INFORMATION SUPPLIED section start

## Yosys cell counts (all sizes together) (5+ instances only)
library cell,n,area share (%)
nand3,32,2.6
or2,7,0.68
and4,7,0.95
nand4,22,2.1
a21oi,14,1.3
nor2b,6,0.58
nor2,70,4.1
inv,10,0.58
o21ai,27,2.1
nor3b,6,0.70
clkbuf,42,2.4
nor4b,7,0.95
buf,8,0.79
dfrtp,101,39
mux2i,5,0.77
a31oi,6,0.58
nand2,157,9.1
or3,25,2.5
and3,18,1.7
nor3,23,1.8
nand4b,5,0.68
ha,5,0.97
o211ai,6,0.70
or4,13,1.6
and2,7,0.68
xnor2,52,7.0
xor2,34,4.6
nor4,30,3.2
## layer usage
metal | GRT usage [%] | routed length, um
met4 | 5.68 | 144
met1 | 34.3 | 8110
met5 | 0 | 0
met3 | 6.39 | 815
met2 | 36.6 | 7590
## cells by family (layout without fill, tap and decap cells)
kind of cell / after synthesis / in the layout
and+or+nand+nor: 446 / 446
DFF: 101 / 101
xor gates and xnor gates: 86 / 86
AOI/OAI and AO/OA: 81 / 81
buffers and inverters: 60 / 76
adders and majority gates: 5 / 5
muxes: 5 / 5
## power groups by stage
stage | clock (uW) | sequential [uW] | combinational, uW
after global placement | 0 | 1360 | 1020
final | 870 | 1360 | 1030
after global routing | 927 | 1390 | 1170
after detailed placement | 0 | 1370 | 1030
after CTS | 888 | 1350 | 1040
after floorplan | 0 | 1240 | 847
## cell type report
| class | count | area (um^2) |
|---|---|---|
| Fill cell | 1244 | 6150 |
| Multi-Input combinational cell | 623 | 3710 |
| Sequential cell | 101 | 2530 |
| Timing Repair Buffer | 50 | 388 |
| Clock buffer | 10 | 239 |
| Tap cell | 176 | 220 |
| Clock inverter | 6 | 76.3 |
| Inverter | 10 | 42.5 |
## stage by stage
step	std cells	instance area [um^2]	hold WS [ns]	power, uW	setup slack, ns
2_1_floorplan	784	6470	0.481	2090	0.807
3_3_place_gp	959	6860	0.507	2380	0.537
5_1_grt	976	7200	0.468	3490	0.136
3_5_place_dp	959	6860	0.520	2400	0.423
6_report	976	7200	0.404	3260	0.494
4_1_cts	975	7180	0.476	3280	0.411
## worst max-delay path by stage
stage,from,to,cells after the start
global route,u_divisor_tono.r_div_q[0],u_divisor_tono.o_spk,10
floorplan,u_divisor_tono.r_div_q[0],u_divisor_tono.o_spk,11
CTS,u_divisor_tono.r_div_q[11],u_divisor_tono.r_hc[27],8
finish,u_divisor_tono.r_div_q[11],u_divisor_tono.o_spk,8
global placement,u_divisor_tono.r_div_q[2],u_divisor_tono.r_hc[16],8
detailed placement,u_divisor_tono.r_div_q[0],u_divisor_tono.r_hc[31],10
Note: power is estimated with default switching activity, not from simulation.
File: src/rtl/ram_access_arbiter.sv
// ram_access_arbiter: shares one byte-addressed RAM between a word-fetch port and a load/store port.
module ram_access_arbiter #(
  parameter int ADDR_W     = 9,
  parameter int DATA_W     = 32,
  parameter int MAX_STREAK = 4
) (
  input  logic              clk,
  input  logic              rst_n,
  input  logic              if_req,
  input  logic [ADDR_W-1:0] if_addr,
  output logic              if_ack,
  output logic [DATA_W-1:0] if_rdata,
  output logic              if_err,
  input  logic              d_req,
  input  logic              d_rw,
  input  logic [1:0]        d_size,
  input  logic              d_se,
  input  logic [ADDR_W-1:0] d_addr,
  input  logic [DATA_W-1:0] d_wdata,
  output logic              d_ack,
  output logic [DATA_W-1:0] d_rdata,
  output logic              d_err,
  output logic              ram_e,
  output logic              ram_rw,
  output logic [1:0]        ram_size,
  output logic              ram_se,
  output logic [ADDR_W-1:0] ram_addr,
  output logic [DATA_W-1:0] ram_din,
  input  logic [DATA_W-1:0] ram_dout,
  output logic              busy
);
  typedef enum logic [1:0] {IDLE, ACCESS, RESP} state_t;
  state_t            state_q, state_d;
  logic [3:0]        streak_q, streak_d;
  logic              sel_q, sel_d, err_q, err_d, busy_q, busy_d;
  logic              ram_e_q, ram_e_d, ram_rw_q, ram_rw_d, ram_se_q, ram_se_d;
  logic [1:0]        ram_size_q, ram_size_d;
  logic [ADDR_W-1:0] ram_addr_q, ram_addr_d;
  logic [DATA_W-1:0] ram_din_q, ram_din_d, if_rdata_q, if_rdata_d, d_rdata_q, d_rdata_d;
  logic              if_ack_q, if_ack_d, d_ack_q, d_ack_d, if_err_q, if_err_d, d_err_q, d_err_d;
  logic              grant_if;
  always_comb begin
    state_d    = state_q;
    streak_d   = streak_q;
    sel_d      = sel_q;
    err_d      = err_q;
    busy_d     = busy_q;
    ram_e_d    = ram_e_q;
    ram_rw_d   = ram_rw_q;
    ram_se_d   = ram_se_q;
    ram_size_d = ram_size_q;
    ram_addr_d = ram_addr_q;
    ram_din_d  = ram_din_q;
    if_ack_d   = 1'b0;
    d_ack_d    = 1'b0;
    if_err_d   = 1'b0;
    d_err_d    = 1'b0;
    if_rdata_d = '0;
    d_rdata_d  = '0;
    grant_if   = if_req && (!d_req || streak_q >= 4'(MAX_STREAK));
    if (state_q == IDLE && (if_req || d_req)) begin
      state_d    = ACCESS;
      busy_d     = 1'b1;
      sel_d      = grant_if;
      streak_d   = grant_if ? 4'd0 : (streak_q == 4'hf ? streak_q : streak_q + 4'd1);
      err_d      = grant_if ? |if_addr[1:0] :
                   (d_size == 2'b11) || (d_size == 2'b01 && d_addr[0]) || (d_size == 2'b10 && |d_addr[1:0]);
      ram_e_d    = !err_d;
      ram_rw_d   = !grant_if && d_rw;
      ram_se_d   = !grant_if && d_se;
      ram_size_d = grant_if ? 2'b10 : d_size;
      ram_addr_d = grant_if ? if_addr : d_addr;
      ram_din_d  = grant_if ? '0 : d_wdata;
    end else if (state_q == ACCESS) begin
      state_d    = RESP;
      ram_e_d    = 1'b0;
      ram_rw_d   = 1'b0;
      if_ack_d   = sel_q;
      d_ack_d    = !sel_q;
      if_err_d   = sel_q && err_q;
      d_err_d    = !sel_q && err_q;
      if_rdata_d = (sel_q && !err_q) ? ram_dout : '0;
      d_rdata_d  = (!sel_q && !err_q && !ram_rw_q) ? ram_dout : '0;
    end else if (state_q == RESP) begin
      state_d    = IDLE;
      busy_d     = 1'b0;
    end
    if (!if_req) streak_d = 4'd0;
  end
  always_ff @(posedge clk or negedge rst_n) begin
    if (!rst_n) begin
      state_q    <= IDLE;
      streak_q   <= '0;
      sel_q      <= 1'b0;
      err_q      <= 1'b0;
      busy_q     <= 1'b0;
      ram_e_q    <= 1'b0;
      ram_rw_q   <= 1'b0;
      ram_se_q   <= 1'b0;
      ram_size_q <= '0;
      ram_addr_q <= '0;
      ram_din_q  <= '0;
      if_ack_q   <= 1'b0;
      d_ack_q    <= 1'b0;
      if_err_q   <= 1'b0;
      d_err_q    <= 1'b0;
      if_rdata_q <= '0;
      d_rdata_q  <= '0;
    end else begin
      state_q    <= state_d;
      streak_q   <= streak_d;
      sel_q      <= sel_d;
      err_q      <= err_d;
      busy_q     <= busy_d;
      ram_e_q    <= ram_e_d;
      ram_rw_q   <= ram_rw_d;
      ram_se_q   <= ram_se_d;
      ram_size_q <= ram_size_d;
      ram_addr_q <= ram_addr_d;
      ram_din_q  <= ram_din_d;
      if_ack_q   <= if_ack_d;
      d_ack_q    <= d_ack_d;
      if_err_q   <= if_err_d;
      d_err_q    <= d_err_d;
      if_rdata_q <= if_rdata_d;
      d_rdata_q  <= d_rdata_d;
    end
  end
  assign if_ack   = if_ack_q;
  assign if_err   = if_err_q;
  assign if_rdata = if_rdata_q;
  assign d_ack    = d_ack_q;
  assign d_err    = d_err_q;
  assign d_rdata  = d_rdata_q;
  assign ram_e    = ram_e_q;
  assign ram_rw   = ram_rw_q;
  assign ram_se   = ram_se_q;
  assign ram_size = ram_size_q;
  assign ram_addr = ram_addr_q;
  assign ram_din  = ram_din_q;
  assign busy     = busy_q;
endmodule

INFORMATION SUPPLIED section end

» **WORK REQUIRED**
Once you find the line with "## cell type report" in the entries above, output it and each line after it up to and including the line with "## worst max-delay path by stage", and nothing else.

» **WRITTEN ANSWER**
## cell type report
| class | count | area (um^2) |
|---|---|---|
| Fill cell | 1244 | 6150 |
| Multi-Input combinational cell | 623 | 3710 |
| Sequential cell | 101 | 2530 |
| Timing Repair Buffer | 50 | 388 |
| Clock buffer | 10 | 239 |
| Tap cell | 176 | 220 |
| Clock inverter | 6 | 76.3 |
| Inverter | 10 | 42.5 |
## stage by stage
step	std cells	instance area [um^2]	hold WS [ns]	power, uW	setup slack, ns
2_1_floorplan	784	6470	0.481	2090	0.807
3_3_place_gp	959	6860	0.507	2380	0.537
5_1_grt	976	7200	0.468	3490	0.136
3_5_place_dp	959	6860	0.520	2400	0.423
6_report	976	7200	0.404	3260	0.494
4_1_cts	975	7180	0.476	3280	0.411
## worst max-delay path by stage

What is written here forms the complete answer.